Let me be the first to tell you, I freaking love life. Even though I love it, life has also thrown some nasty curveballs at me. There are few 24 year old males who battle depression, few that battle an eating disorder, and few that battle social anxiety. There is a minuscule amount of 24 year olds in the world that battle all three. Well, I am one of them. I am a survivor of not one, not two, but three mental illnesses. While these illnesses will always be apart of my life, they are illnesses that I am overcoming and improving on, on a daily basis. Everyday that passes, I am more motivated to live a better and happier life. So let me share with you why I am different than any other 24 year old that you will know.
When I had just turned 20 years old, I was diagnosed with clinical depression. During what is supposed to be the best 4 years of your life, my life quickly turned into a battle. I was battling constant doubt in my own head and couldn’t seem to escape my emotions. I would spend hours in my dorm room staring at blank walls because I had very little drive and desire in life. Every weekend, I would drive home to be with my family. My home was simply the only place where I was comfortable.

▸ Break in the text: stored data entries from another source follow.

What follows belongs to an exercise in optimizing a design on an open flow for small area and a short achievable clock period; a production flow would make more cautious choices.
The RTL was checked by simulation tests, not by an equivalence proof against the original design.

## robTop
module robTop (
    input  logic                   Clk,
    input  logic                   arstN,
    input  logic                   stall,
    input  logic                   flush,
    input  logic                   extInterrupt,
    input  logic                   dispatchValid0,
    input  robEntryPkg::pcT        dispatchPc0,
    input  robEntryPkg::microOpE   dispatchOp0,
    input  logic                   dispatchRdValid0,
    input  robEntryPkg::archRegT   dispatchArchRd0,
    input  robEntryPkg::physRegT   dispatchPhysRd0,
    input  logic                   dispatchValid1,
    input  robEntryPkg::pcT        dispatchPc1,
    input  robEntryPkg::microOpE   dispatchOp1,
    input  logic                   dispatchRdValid1,
    input  robEntryPkg::archRegT   dispatchArchRd1,
    input  robEntryPkg::physRegT   dispatchPhysRd1,
    output robEntryPkg::robIdxT    allocIdx0,
    output robEntryPkg::robIdxT    allocIdx1,
    output logic                   robFull,
    input  logic                   aluDone0,
    input  logic                   aluDone1,
    input  robEntryPkg::robIdxT    aluDoneIdx0,
    input  robEntryPkg::robIdxT    aluDoneIdx1,
    input  logic                   memDone,
    input  robEntryPkg::robIdxT    memDoneIdx,
    input  logic                   memTrap,
    input  robEntryPkg::trapCodeT  memTrapCode,
    input  robEntryPkg::pcT        memFaultAddr,
    input  robEntryPkg::bufIdxT    memBufIdx,
    input  robEntryPkg::robIdxT    pcReadIdx,
    output robEntryPkg::pcT        pcReadData,
    output logic                   commitMap0,
    output logic                   commitMap1,
    output robEntryPkg::archRegT   commitArchRd0,
    output robEntryPkg::archRegT   commitArchRd1,
    output robEntryPkg::physRegT   commitPhysRd0,
    output robEntryPkg::physRegT   commitPhysRd1,
    output logic                   memRetire,
    output logic                   memRetireStore,
    output robEntryPkg::bufIdxT    memRetireBufIdx,
    output logic                   trapValid,
    output robEntryPkg::pcT        trapPc,
    output robEntryPkg::pcT        trapAddr,
    output robEntryPkg::trapCodeT  trapCode
);
Settings: LEC_CHECK=0, CAP_MARGIN=20, CORE_MARGIN=2, CORE_UTILIZATION=40, SETUP_SLACK_MARGIN=3.0, SLEW_MARGIN=20, TNS_END_PERCENT=0; clock period 6.5 ns.
standard.sh (not shown) runs the stock make flow with config.mk's settings and CLKGATE_MAP_FILE= SYNTH_SCRIPT=/design/flow/synth_recipe.tcl, a recipe that flattens the netlist after the stock synthesis.
==> flow/flow/run.sh <==
#!/bin/bash
# The standard layout (standard.sh, unchanged synthesis) with two changes:
# port buffers are sky130 buf_2 cells, and clock tree synthesis gets its own
# arguments. Each tool's full output stays in orfs/logs; make's output goes
# to standard.log in this folder.
set -euo pipefail
export BUFFER_PORTS_ARGS="-buffer_cell sky130_fd_sc_hd__buf_2"
export CTS_ARGS="-sink_clustering_enable -repair_clock_nets -dont_use_dummy_load -buf_list sky130_fd_sc_hd__clkbuf_8 -sink_clustering_size 16 -sink_clustering_max_diameter 60"
bash standard.sh > standard.log 2>&1
Rerun with:
--- a/flow/design.v
+++ b/flow/design.v
@@ -233,45 +233,50 @@
     assign trapPc = headIdx[0] ? bankPc[1]   : bankPc[0];
     assign pcReadData = entPc[pcReadIdx[0]][pcReadIdx[3:1]];
     logic       h0M, h1M, h0S, h1S;
     logic       h0Rdv, h1Rdv;
     logic       h0Valid, h1Valid;
     logic       h0Trap, h1Trap;
     logic       h0Sys, h1Sys;
-    logic       retireEnable, h0Ready;
+    logic       retireEnable;
     logic       interruptTake, faultTake, syscallTake;
     logic       retire0, retire1;
     assign h0M   = h0F[FW-1];
     assign h1M   = h1F[FW-1];
     assign h0S   = h0F[FW-2];
     assign h1S   = h1F[FW-2];
     assign h0Rdv = h0F[FW-3];
     assign h1Rdv = h1F[FW-3];
     assign h0Sys = !h0M && h0S;
     assign h1Sys = !h1M && h1S;
     assign h0Valid = occupancy != 5'd0;
     assign h1Valid = occupancy[4:1] != 4'd0;
     assign h0Trap  = faultValid && (faultIdx == headIdx);
     assign h1Trap  = faultValid && (faultIdx == headIdx + 4'd1);
+    logic run, go;
+    logic p0, p1;
+    assign run = !trapHold && h0Valid;
+    assign go  = !stall && !flush && !extInterrupt;
+    assign p0  = run && h0Done && !h0Trap && !h0Sys;
+    assign p1  = p0 && h1Valid && h1Done && !h1Trap && !h1Sys && !(h0M && h1M);
     assign retireEnable  = active && !trapHold;
-    assign h0Ready       = retireEnable && h0Valid && h0Done;
-    assign interruptTake = retireEnable && extInterrupt && h0Valid;
-    assign faultTake     = h0Ready && !extInterrupt && h0Trap;
-    assign syscallTake   = h0Ready && !extInterrupt && !h0Trap && h0Sys;
-    assign trapTaken     = interruptTake || faultTake || syscallTake;
-    assign retire0 = h0Ready && !extInterrupt && !h0Trap && !h0Sys;
-    assign retire1 = retire0 && h1Valid && h1Done && !h1Trap && !h1Sys && !(h0M && h1M);
+    assign interruptTake = active && extInterrupt && run;
+    assign faultTake     = go && run && h0Done && h0Trap;
+    assign syscallTake   = go && run && h0Done && !h0Trap && h0Sys;
+    assign trapTaken     = active && run && (extInterrupt || (h0Done && (h0Trap || h0Sys)));
+    assign retire0 = go && p0;
+    assign retire1 = go && p1;
     assign retireCount = {retire1, retire0 && !retire1};
-    assign commitMap0    = retire0 && h0Rdv;
-    assign commitMap1    = retire1 && h1Rdv;
+    assign commitMap0    = go && (p0 && h0Rdv);
+    assign commitMap1    = go && (p1 && h1Rdv);
     assign commitArchRd0 = h0F[AW+RW-1 -: AW];
     assign commitArchRd1 = h1F[AW+RW-1 -: AW];
     assign commitPhysRd0 = h0F[RW-1:0];
     assign commitPhysRd1 = h1F[RW-1:0];
-    assign memRetire       = (retire0 && h0M) || (retire1 && h1M);
+    assign memRetire       = go && ((p0 && h0M) || (p1 && h1M));
     assign memRetireStore  = h0M ? h0S : h1S;
     assign memRetireBufIdx = h0M ? h0Buf : h1Buf;
     assign trapValid = trapTaken;
     assign trapCode  = extInterrupt ? 7'(0) :
                        h0Trap       ? faultCode : 7'(10);
     assign trapAddr  = (!extInterrupt && h0Trap) ? faultAddr : '0;
 endmodule
=> The new run produced a clean layout. Sequential share of layout area rose by 0.35 points. Cell area goes down slightly. Count of clock-buffer cells in the layout went down by 3. Fmax went up by a few percent. Flip-flop and latch count does not change. Clock skew came out lower by 0.028 ns. Via count came out lower by a few percent. Register-to-register slack gets better by 0.02 ns.

what the ideal ports hide:
The flow's constraints put no driver on any port. The routed layouts listed below were extracted and timed again, unchanged, in two steps.
Step 1 (the two cells are an assumption about what drives the block):
set clk [get_ports {Clk}]
set_driving_cell -lib_cell sky130_fd_sc_hd__clkbuf_16 $clk
set_driving_cell -lib_cell sky130_fd_sc_hd__buf_2 [delete_from_list [all_inputs] $clk]
Step 2 also shifts input and output timing later by t, the mid clock arrival at the registers, as if the neighbouring blocks saw the same clock.
Slacks: ideal / step 1 / step 2; pairs: ideal / step 1.
| run | shift t [ns] | setup WS [ns] | worst setup path after step 2 | clock arrival spread, ns |
|---|---|---|---|---|
| the first run | 0.783 | 2.074 / 1.879 / 1.747 | input to register | 0.111 / 0.110 |
| the second run | 0.768 | 2.266 / 2.154 / 1.868 | input to register | 0.094 / 0.094 |
After both steps setup and hold are still met in every run listed. For the second run, which loses most, drivers alone change the setup slack by -0.112 ns; drivers and shift together by -0.398 ns.
This is an optimization exercise on Yosys and OpenROAD, whose aim is small area, a short achievable clock period and few clock cycles per item, not a production implementation. At most, simulation tests tie the RTL to the original design; equivalence was not proved. Power and IR drop assume default switching activity.

Setup of harbor:
// input_event_state_tracker
module input_event_state_tracker #(
  parameter int KEY_COUNT    = 256,
  parameter int BUTTON_COUNT = 8
) (
  input  logic                            clk,
  input  logic                            rst,
  input  logic                            cfg_we,
  input  logic [iest_pkg::CFG_IDX_W-1:0]  cfg_index,
  input  logic [iest_pkg::CFG_DATA_W-1:0] cfg_data,
  input  logic                            evt_in_valid,
  output logic                            evt_in_ready,
  input  logic [1:0]                      evt_in_device,
  input  logic [2:0]                      evt_in_kind,
  input  logic [7:0]                      evt_in_key_code,
  input  logic [2:0]                      evt_in_button_index,
  input  logic signed [15:0]              evt_in_pos_x,
  input  logic signed [15:0]              evt_in_pos_y,
  output logic                            evt_out_valid,
  input  logic                            evt_out_ready,
  output logic                            evt_out_synthetic,
  output logic [1:0]                      evt_out_device,
  output logic [2:0]                      evt_out_kind,
  output logic [7:0]                      evt_out_key,
  output logic [2:0]                      evt_out_button,
  output logic signed [15:0]              evt_out_cursor_x,
  output logic signed [15:0]              evt_out_cursor_y,
  output logic                            evt_out_last
);
  localparam int NM = iest_pkg::MOD_SLOTS;
  logic [iest_pkg::SIDE_W-1:0] side_codes;
  logic [iest_pkg::VIRT_W-1:0] virt_codes;
  logic [7:0]                  mod_code [NM];
  logic [255:0]   key_map;
  logic [7:0]     btn_map;
  logic [NM-1:0]  mod_dn;
  logic [2:0]     dirty;
  logic           rdy_q;
  logic           rl_busy;
  logic [3:0]     rl_cnt;
  logic           take;
  logic           s0_v;
  logic           s0_rl;
  logic [3:0]     s0_rli;
  logic [1:0]     s0_dev;
  logic [2:0]     s0_kind;
  logic [7:0]     s0_key;
  logic [2:0]     s0_btn;
  logic           s0_bit;
  logic [NM-1:0]  s0_match;
  logic           s1_v;
  logic           s1_rl;
  logic [3:0]     s1_rli;
  logic [1:0]     s1_dev;
  logic [2:0]     s1_kind;
  logic [7:0]     s1_key;
  logic [2:0]     s1_btn;
  ...
clock: 8.0 ns
lec_check: 0
abc_clock_period_in_ps: 2500
cap_margin: 20
core_margin: 2
core_utilization: 40
place_density: 0.6
setup_slack_margin: 5
slew_margin: 20
run.sh (not shown) runs the stock make flow with config.mk's settings and CLKGATE_MAP_FILE= SYNTH_SCRIPT=/design/flow/synth_recipe.tcl, a recipe that flattens the netlist after the stock synthesis.
harbor ended with every stage complete and zero timing, DRC or antenna violations.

My depression soon resulted in low self-esteem. One way that I thought I could improve my self-esteem was by diet and exercise. While it did help for some time, it also quickly became an obsession. My day would not be complete without a workout, and it would be ruined if I ate poorly. I allowed myself a certain amount of calories to consume on a daily basis and would never exceed that. What physique competitors do for three months before a competition to get as lean as they do, I was doing for five years. No oils, no fats, no dessert, no enjoyment.

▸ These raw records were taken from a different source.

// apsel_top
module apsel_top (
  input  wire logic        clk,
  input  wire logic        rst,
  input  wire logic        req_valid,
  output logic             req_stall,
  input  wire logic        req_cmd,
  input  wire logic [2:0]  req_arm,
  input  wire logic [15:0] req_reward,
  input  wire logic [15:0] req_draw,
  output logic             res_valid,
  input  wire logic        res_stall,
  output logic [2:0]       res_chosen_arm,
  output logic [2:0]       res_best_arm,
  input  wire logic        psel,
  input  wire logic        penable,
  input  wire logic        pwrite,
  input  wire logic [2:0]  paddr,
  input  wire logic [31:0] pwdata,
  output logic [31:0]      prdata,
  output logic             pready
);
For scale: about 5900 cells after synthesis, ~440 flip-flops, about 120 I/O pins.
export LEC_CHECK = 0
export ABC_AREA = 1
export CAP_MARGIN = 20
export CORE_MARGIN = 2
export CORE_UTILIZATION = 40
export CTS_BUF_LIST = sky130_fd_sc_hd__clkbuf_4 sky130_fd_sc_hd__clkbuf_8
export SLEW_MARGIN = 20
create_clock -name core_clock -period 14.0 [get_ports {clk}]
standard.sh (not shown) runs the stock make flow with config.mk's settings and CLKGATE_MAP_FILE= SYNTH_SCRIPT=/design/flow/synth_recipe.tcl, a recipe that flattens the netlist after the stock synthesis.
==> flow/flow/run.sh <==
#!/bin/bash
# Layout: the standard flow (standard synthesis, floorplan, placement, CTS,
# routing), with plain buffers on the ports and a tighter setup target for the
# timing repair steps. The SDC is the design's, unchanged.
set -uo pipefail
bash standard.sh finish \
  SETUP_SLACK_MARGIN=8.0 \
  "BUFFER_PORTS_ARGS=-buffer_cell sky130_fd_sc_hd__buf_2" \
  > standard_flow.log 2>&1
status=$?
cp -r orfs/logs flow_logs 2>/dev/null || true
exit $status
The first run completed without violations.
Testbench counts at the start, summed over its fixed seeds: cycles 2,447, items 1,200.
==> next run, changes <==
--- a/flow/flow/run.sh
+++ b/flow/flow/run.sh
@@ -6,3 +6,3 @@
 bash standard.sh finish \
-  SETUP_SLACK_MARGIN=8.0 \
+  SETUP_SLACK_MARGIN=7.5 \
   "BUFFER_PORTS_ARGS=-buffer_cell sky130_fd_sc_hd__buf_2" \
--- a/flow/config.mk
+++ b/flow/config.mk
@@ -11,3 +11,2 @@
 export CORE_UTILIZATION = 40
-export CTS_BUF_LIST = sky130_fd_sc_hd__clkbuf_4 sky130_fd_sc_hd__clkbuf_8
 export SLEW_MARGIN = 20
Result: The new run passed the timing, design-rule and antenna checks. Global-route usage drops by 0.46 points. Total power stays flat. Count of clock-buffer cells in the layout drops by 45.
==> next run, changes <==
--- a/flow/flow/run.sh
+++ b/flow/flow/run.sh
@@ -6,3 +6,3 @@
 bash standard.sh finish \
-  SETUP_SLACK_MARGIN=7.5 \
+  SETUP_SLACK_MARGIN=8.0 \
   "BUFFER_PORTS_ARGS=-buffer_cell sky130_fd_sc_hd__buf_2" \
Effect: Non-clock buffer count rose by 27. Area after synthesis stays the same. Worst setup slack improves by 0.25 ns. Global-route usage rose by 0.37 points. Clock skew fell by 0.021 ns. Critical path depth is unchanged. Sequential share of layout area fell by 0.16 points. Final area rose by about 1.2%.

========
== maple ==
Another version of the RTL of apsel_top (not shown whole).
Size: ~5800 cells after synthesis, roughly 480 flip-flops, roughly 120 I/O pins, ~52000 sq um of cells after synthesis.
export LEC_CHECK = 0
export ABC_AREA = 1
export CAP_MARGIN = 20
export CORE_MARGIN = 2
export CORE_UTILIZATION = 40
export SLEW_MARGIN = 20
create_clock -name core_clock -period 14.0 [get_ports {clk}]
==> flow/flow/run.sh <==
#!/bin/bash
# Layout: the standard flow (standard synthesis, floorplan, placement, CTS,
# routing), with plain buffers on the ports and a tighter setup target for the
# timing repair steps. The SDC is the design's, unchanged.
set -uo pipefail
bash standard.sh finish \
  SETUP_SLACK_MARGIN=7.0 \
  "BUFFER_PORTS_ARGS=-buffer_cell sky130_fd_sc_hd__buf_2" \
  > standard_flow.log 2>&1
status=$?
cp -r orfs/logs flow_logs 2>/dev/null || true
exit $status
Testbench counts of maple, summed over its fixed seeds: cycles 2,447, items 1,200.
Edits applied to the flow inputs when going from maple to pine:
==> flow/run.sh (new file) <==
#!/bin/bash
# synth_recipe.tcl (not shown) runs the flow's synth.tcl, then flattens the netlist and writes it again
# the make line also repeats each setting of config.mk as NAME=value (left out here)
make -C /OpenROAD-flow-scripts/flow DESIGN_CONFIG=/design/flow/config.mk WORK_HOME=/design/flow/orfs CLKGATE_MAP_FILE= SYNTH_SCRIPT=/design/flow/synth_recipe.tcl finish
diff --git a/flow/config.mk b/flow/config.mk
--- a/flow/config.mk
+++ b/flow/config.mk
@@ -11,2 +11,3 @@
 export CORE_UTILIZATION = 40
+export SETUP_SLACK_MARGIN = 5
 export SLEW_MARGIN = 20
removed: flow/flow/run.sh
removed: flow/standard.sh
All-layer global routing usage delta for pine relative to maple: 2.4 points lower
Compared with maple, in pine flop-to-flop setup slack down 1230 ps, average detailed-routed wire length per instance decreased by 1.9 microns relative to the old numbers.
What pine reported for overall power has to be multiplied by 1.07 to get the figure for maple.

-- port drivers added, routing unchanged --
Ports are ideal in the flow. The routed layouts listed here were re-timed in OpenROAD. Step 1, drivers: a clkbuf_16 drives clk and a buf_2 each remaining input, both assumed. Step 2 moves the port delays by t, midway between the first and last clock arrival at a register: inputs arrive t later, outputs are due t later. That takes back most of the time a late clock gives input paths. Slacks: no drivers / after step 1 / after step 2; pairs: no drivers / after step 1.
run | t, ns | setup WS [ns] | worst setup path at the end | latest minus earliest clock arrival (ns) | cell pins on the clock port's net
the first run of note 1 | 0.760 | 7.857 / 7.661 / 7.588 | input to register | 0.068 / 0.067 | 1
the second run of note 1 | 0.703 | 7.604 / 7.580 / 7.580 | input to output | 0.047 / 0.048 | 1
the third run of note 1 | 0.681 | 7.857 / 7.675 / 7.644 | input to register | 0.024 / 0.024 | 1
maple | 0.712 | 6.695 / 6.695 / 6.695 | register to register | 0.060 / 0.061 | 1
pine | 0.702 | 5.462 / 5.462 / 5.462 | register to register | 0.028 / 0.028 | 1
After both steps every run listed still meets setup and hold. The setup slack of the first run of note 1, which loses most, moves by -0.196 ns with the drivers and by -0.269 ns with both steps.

Due to being so caught up in my diet and exercise, my social life quickly disappeared. Missing a workout was not an option, so while my friends were out and enjoying the nightlife, I was in my room to make sure that I was able to workout the next day. When they would go out to eat, I would come up with some excuse (usually not feeling well) for why I couldn’t go. The truth is, if I didn’t know the nutritional information and couldn’t count the calories for the restaurant my friends were going to, there wasn’t a chance that I would go.
My battle with depression and self-esteem ultimately led to social anxiety. Because I was ditching my friends to focus on dieting and exercising, I forgot how to interact with others. Hanging out with my friends was something that I took for granted, and it soon became something that I forgot how to do. While I wanted to go hang out with friends and create long lasting memories, I couldn’t. It was hard enough to talk to them, so imagine the stress I felt when we would hang out for longer periods of time.
Reading through this makes me incredibly proud of myself. I am not necessarily proud of what is in the content above. Instead, I am proud of the fact that I can admit my issues, and the fact that I am as happy and positive as I am despite all of the adversity that I have faced. While I understand that I am only 24 years old, there are many people who go through their entire life without experiencing two, nevertheless all three of the illnesses above. It has not been easy, but through it all I have remained humble and strong.
Most importantly, I like to describe myself as a survivor. I have faced these illnesses, I have fought these illnesses, and I have overcome these illnesses. Even though I have thought about giving up many times and have thought about ending all of my pain, I didn’t quit. I cherish everyday for what it is and can’t wait to see what tomorrow offers. The future doesn’t scare me anymore, it excites me. It excites me because I have the opportunity to spread motivation, inspiration, and positivity to people. People who are trying to overcome some of life’s most difficult challenges like I overcame my own. That is how I am different from any other person that I know.